* Exercise instructions
Output exactly the lines that run from the top of the entries to the line holding "localparam logic [7:0] MBRA_OP_WR_MANY", including both of those lines.

(Saved entries)

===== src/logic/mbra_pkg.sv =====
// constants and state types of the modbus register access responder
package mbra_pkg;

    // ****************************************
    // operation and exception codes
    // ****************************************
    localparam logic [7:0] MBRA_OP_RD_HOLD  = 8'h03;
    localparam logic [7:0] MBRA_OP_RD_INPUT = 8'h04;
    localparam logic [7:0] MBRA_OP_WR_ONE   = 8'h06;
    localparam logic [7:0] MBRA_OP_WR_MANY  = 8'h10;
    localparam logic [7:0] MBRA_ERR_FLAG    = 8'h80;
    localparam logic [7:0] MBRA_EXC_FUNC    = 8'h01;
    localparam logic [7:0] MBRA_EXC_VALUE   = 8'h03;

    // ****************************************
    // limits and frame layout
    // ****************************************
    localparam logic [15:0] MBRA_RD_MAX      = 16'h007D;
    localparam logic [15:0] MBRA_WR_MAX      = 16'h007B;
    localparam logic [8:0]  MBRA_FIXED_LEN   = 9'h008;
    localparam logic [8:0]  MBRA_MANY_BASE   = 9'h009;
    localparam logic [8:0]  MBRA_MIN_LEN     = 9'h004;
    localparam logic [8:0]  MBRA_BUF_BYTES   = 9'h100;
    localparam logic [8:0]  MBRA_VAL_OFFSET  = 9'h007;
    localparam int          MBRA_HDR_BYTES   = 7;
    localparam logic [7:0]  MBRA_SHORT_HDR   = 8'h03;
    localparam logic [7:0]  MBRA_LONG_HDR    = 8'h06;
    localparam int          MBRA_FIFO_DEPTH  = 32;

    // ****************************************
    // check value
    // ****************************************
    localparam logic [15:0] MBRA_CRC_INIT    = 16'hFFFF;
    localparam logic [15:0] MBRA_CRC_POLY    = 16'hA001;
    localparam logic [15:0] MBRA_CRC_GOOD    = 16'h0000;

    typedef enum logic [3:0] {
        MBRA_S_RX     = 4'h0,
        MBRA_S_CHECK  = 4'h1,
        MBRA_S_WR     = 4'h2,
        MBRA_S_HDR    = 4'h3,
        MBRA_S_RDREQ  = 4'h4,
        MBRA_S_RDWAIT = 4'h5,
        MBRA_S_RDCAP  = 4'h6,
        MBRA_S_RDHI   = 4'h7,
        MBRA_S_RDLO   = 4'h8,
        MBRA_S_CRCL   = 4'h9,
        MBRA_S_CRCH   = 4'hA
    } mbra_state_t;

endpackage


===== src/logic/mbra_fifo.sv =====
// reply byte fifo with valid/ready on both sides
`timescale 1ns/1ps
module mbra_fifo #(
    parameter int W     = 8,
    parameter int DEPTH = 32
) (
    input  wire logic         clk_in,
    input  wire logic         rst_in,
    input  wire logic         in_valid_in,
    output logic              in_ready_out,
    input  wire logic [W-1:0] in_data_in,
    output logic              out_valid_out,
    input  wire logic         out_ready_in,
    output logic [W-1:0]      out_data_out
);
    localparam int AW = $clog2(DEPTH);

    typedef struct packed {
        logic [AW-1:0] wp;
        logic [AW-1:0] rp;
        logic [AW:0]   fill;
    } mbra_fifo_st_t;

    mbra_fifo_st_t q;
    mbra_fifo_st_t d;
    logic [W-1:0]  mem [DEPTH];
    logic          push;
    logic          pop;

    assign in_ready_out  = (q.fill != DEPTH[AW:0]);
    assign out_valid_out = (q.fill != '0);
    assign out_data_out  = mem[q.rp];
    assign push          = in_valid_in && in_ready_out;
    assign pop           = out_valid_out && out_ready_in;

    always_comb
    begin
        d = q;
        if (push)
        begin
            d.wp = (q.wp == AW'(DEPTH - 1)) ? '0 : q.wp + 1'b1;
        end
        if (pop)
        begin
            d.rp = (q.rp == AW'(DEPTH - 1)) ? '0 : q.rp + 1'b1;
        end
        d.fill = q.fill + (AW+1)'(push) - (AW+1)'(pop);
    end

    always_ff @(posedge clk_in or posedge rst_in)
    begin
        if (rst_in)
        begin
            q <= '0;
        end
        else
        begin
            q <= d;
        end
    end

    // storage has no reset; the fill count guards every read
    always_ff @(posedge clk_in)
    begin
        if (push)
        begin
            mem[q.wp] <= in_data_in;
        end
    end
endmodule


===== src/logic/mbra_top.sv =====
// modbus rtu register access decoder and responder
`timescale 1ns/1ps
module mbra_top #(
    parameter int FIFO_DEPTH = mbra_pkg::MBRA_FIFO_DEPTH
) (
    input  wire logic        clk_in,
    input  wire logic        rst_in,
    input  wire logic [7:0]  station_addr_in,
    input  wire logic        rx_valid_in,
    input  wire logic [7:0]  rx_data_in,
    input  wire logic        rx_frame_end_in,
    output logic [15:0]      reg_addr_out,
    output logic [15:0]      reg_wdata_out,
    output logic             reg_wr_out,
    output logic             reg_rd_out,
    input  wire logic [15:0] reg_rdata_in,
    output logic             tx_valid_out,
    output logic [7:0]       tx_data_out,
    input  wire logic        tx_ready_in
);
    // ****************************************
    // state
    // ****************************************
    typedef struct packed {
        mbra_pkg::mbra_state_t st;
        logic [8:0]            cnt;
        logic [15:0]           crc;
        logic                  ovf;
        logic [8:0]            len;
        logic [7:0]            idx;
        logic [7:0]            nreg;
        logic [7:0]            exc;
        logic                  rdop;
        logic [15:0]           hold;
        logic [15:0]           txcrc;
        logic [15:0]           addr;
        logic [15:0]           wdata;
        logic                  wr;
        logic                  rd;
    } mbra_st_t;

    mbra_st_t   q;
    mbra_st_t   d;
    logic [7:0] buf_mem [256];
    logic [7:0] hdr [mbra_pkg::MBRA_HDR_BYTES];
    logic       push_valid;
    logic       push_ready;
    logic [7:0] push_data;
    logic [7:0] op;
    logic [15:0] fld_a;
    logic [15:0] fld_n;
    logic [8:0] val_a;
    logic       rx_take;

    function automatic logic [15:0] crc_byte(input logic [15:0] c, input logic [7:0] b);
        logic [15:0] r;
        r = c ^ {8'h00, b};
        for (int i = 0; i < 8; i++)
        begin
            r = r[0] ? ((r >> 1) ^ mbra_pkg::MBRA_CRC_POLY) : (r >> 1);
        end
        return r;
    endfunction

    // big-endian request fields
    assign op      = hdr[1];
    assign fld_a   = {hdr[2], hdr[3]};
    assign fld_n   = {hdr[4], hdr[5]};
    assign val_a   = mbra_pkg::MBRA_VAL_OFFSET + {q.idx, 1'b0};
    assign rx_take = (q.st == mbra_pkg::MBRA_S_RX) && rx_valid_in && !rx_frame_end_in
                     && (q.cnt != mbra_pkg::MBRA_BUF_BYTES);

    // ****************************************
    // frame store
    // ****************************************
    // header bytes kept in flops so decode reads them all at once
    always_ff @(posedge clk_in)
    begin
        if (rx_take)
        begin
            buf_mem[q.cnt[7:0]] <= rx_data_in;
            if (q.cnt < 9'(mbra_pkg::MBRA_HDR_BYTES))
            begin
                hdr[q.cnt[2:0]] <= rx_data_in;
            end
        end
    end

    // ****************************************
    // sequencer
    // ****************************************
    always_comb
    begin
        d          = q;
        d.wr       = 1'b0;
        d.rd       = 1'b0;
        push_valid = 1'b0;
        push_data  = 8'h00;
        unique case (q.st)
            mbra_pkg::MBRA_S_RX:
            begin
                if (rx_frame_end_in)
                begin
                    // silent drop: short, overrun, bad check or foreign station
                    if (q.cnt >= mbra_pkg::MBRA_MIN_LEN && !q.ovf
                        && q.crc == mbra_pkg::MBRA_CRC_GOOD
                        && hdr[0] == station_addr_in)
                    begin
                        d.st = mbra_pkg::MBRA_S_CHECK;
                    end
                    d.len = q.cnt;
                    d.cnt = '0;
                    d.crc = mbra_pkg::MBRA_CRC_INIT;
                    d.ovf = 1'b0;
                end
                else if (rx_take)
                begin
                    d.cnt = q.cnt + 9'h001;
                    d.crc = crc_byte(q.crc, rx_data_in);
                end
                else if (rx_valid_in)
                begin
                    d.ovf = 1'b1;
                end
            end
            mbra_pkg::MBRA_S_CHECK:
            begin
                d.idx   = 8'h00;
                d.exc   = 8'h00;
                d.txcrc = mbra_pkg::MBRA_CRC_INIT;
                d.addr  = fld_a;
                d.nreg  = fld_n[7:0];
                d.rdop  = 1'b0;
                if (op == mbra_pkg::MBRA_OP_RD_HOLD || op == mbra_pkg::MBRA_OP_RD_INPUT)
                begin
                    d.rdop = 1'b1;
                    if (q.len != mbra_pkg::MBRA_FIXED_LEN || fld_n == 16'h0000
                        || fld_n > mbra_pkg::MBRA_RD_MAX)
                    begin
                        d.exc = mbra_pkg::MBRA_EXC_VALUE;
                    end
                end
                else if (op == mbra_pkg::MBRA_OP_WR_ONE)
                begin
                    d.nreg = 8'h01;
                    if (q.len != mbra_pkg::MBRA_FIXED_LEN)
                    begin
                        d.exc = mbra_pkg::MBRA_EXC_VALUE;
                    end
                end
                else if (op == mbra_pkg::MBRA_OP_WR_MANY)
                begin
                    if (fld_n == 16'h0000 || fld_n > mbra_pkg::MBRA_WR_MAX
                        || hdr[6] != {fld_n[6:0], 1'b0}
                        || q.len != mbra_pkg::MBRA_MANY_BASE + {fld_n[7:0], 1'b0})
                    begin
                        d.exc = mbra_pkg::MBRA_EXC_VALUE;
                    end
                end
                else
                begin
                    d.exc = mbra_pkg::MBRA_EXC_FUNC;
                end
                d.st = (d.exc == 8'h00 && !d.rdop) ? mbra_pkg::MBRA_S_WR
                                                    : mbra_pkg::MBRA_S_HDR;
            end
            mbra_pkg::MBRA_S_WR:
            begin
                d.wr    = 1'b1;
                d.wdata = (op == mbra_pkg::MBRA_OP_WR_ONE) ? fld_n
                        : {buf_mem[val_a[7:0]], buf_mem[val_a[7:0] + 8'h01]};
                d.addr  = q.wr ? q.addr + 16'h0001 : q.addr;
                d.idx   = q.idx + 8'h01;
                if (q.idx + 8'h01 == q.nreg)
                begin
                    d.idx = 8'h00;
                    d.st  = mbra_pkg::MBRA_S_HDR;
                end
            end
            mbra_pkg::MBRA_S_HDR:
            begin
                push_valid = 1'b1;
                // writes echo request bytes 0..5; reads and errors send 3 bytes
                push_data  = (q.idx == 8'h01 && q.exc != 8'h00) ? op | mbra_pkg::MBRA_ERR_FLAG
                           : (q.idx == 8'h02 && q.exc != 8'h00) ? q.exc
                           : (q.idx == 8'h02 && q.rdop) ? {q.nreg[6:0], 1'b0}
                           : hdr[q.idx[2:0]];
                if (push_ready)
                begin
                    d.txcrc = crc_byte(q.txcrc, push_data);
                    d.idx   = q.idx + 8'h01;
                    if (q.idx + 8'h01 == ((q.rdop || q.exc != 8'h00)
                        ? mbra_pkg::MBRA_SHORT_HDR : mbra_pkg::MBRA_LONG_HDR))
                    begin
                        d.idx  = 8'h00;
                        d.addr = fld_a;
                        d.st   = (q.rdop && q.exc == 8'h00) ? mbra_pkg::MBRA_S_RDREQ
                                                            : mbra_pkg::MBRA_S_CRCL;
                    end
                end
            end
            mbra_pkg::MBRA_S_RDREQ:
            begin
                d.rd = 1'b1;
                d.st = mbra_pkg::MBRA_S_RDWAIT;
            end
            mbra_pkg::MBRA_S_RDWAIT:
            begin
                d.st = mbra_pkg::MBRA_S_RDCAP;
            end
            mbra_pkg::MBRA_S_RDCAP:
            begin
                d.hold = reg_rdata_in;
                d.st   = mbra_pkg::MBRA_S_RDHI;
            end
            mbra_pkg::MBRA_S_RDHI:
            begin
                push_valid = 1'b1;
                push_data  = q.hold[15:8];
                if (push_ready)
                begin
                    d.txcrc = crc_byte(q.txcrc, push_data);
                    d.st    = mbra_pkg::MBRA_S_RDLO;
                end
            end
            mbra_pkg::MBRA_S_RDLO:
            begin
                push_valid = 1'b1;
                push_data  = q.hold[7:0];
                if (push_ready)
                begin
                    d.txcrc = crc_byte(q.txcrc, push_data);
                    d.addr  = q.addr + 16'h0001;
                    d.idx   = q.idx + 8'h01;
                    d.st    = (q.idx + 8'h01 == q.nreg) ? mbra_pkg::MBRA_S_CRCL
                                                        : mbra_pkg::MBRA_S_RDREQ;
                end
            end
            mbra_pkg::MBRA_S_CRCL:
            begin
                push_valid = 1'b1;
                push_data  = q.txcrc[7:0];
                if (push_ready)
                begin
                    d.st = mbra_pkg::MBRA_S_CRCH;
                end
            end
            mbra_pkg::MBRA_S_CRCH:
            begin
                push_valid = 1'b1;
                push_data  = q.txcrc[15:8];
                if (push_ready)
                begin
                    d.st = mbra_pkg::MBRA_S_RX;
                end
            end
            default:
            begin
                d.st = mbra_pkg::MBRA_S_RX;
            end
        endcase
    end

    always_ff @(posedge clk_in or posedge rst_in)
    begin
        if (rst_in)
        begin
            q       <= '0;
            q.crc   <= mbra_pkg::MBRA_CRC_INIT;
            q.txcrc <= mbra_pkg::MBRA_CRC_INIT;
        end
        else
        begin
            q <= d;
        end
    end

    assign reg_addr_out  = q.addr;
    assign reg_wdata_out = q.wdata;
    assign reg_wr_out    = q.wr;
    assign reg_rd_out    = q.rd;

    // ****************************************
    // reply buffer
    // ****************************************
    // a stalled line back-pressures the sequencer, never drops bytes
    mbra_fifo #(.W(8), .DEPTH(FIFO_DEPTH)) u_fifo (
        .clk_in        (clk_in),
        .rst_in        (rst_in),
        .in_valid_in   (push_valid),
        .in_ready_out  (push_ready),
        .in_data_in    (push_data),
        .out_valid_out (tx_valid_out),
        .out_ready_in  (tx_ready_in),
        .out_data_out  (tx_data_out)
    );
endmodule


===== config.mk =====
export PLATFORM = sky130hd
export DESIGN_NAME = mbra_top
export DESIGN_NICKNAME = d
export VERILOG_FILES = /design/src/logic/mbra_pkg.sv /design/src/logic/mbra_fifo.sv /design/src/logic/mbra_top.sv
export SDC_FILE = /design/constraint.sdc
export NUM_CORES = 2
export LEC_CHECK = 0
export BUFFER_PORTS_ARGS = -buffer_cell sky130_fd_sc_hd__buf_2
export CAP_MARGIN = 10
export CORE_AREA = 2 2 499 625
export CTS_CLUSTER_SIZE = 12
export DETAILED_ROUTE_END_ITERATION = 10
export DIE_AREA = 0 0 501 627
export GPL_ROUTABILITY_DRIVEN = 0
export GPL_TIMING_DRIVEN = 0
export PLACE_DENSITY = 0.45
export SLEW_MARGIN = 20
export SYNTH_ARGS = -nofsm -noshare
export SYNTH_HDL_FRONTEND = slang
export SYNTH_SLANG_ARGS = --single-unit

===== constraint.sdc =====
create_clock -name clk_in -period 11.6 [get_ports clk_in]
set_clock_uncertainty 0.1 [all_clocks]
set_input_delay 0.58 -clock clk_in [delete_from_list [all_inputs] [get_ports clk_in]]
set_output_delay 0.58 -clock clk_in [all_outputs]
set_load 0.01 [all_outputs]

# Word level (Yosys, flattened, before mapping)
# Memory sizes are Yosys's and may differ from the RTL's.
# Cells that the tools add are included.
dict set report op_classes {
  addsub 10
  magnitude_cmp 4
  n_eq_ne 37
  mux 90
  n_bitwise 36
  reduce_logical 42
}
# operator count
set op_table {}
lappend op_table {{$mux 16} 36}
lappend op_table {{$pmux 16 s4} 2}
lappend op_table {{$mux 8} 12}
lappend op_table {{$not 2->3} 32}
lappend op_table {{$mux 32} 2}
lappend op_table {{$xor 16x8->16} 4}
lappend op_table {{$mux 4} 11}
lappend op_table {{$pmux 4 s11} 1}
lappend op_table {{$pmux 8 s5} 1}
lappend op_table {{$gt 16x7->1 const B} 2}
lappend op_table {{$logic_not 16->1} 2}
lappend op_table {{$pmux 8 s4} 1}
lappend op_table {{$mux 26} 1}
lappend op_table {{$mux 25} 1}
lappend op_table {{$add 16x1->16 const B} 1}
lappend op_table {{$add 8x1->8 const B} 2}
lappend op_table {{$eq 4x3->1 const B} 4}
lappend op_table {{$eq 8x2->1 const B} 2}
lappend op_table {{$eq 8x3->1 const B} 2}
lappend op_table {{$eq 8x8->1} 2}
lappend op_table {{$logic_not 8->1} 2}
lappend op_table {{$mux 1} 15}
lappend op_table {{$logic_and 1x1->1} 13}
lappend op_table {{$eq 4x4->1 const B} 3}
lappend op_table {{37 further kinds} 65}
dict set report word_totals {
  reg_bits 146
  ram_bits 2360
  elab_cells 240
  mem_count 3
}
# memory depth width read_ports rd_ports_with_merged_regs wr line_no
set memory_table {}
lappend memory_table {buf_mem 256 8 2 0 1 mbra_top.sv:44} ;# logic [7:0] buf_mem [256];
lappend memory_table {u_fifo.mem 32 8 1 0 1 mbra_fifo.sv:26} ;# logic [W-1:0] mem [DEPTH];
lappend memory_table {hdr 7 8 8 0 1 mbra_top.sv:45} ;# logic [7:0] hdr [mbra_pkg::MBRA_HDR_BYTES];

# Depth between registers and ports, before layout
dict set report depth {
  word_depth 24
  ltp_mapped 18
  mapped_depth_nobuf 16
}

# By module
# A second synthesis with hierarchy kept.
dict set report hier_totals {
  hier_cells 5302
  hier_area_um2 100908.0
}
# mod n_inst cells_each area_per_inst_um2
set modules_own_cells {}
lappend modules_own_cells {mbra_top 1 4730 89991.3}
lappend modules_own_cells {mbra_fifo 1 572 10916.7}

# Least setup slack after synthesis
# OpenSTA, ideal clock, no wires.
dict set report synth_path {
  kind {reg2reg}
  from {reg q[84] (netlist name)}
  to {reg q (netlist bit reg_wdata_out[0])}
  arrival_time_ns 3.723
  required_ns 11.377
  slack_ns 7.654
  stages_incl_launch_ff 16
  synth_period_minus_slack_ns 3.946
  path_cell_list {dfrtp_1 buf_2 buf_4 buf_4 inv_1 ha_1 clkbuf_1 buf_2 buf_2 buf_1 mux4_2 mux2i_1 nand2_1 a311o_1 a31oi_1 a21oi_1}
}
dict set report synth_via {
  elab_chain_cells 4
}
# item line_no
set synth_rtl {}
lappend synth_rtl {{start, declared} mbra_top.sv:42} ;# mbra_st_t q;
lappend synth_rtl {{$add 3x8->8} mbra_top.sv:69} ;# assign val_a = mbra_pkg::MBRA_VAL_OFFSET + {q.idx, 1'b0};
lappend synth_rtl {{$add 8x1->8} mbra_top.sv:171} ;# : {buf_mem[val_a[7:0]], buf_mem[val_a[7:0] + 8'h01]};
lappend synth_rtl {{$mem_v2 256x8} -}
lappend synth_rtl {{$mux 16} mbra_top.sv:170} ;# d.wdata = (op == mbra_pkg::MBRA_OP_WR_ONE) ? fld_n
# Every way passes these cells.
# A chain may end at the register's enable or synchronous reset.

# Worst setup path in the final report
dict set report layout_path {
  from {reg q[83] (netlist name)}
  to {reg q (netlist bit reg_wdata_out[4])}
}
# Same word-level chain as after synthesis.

* Answer to this problem
===== src/logic/mbra_pkg.sv =====
// constants and state types of the modbus register access responder
package mbra_pkg;

    // ****************************************
    // operation and exception codes
    // ****************************************
    localparam logic [7:0] MBRA_OP_RD_HOLD  = 8'h03;
    localparam logic [7:0] MBRA_OP_RD_INPUT = 8'h04;
    localparam logic [7:0] MBRA_OP_WR_ONE   = 8'h06;
    localparam logic [7:0] MBRA_OP_WR_MANY  = 8'h10;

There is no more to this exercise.